§ **YOUR TASK**
The word "placement" occurs in some of the lines below; copy each of those lines.
• • •
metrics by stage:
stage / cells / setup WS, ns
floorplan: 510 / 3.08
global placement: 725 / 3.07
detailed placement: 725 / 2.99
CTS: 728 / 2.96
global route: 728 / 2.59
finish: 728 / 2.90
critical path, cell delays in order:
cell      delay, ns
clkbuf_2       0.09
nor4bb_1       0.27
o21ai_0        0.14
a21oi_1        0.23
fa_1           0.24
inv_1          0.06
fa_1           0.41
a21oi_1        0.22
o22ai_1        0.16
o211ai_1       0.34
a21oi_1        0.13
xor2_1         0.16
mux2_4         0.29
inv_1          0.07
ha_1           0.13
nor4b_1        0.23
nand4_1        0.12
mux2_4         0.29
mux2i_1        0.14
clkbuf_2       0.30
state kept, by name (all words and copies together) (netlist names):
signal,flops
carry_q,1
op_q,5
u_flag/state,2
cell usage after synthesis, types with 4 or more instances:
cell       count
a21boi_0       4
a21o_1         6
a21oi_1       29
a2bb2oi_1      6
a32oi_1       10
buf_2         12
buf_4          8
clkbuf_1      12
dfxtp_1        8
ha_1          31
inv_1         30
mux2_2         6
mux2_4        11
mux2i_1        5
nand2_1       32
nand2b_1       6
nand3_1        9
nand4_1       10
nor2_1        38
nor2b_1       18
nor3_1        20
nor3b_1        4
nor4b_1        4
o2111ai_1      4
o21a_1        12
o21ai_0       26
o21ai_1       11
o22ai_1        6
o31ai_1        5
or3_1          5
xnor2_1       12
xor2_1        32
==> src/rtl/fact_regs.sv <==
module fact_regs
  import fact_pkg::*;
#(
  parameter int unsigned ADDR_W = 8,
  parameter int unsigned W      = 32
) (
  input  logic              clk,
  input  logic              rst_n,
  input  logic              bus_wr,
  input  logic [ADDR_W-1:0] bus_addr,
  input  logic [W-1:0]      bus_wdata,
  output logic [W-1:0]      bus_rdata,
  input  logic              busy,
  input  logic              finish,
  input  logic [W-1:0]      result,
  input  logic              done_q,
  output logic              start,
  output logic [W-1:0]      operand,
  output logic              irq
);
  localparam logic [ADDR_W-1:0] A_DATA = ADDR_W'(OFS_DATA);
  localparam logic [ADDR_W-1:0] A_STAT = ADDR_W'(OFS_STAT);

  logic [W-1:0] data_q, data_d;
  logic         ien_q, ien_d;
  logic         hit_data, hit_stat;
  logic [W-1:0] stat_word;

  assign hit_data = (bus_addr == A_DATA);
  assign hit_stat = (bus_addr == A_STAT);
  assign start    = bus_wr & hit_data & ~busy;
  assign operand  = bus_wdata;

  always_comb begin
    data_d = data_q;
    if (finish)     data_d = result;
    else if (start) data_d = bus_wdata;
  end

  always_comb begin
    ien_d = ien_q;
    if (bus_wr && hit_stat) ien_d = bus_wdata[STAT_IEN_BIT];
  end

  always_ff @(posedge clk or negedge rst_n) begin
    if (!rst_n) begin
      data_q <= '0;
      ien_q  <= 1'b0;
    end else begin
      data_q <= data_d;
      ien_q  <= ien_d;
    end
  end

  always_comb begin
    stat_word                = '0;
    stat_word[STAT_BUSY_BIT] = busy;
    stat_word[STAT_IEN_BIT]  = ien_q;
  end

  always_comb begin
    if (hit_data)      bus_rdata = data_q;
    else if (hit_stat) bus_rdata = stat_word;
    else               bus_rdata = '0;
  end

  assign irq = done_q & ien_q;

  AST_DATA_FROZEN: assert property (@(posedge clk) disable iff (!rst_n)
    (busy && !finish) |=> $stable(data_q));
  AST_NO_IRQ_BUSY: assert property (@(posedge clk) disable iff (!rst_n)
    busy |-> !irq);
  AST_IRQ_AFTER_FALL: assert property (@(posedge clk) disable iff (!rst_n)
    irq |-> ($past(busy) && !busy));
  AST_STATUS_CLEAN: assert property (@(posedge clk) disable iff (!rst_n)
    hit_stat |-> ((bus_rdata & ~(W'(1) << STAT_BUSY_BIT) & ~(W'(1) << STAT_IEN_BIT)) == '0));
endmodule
• • •
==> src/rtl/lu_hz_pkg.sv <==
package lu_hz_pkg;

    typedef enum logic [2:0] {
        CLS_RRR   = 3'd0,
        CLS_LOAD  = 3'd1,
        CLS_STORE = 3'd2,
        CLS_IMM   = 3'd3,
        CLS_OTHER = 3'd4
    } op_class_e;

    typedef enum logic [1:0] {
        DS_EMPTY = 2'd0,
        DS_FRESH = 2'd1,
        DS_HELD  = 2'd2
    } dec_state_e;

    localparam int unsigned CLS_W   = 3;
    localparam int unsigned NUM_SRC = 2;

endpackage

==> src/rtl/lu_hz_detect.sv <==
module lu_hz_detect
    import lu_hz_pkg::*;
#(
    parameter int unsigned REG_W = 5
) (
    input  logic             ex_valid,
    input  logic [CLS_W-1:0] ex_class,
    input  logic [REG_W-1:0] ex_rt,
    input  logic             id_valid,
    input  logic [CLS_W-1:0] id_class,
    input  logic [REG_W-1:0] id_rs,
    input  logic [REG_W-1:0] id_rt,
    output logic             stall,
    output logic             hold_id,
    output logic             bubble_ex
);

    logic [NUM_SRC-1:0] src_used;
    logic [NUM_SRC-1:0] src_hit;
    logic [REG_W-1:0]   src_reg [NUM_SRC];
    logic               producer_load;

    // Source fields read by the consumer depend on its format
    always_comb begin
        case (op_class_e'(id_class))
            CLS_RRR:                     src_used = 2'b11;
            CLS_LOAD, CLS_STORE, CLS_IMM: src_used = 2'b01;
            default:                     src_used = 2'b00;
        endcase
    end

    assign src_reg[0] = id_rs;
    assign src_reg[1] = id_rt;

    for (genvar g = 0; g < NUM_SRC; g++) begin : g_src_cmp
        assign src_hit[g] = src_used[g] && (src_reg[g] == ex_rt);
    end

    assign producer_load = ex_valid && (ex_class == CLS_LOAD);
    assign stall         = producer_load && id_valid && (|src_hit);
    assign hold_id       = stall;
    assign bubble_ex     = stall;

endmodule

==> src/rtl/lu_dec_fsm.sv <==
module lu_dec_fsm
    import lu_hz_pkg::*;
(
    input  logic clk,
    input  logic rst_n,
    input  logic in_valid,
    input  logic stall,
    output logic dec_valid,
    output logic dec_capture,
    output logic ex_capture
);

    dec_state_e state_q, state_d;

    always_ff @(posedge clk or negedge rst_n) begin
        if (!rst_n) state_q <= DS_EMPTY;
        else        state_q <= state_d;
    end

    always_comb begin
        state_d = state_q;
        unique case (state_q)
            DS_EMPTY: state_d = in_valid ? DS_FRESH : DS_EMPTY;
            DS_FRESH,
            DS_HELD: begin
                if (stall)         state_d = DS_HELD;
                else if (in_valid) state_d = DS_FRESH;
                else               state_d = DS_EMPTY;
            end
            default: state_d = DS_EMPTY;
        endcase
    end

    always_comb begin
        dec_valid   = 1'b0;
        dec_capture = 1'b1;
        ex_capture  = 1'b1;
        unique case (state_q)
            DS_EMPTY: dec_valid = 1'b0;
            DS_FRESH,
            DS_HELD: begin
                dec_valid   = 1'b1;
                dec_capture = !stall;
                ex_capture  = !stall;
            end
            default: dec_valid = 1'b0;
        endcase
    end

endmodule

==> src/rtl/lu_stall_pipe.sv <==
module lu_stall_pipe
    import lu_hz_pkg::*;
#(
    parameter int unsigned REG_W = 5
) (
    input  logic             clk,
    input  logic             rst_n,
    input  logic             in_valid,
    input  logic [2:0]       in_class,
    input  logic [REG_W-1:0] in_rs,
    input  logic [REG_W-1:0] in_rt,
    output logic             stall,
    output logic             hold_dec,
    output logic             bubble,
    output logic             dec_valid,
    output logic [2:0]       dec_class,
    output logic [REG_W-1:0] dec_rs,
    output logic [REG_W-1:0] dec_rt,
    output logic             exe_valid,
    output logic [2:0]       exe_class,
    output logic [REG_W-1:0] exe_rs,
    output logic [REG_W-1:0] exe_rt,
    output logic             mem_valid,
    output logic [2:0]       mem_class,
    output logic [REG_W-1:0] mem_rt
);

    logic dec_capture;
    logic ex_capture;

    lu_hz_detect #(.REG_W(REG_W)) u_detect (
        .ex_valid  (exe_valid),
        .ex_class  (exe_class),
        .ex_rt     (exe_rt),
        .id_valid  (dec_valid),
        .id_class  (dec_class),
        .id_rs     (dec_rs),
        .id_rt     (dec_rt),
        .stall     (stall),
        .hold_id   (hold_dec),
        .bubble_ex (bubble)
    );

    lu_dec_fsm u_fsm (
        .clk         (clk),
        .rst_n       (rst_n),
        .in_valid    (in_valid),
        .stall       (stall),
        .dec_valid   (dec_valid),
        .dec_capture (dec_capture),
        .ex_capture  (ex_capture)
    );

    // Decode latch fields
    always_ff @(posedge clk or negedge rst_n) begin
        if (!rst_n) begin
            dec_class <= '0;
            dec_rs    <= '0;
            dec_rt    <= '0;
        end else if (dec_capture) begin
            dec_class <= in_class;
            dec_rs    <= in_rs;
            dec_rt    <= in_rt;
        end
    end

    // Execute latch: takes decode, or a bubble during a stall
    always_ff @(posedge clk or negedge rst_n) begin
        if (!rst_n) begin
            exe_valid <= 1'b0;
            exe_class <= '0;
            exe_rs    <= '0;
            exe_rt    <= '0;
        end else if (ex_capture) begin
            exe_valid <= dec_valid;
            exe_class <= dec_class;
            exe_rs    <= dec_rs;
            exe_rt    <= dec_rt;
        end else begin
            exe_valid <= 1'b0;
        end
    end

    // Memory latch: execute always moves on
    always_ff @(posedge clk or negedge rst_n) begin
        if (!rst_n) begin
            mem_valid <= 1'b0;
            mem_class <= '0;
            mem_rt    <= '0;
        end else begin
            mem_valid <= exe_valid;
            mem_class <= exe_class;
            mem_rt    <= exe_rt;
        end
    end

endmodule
• • •
§ **RESPONSE BELOW**
global placement: 725 / 3.07
detailed placement: 725 / 2.99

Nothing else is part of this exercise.